• _Problem_
The listing that follows is to be repeated exactly.
___ Input data ___
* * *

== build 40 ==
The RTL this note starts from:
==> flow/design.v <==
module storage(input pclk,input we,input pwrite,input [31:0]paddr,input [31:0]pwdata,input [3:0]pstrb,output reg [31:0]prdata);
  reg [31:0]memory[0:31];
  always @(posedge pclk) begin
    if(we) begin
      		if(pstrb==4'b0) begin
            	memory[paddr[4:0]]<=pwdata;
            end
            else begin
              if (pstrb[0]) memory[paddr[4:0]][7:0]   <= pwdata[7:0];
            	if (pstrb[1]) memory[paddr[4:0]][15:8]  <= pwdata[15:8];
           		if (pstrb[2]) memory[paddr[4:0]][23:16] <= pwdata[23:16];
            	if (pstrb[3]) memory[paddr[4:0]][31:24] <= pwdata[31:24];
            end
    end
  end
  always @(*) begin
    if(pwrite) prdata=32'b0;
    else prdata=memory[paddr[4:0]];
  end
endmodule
___
• _Solution_
* * *

== build 40 ==
The RTL this note starts from:
==> flow/design.v <==
module storage(input pclk,input we,input pwrite,input [31:0]paddr,input [31:0]pwdata,input [3:0]pstrb,output reg [31:0]prdata);
  reg [31:0]memory[0:31];
  always @(posedge pclk) begin
    if(we) begin
      		if(pstrb==4'b0) begin
            	memory[paddr[4:0]]<=pwdata;
            end
            else begin
              if (pstrb[0]) memory[paddr[4:0]][7:0]   <= pwdata[7:0];
            	if (pstrb[1]) memory[paddr[4:0]][15:8]  <= pwdata[15:8];
           		if (pstrb[2]) memory[paddr[4:0]][23:16] <= pwdata[23:16];
            	if (pstrb[3]) memory[paddr[4:0]][31:24] <= pwdata[31:24];
            end
    end
  end
  always @(*) begin
    if(pwrite) prdata=32'b0;
    else prdata=memory[paddr[4:0]];
  end
endmodule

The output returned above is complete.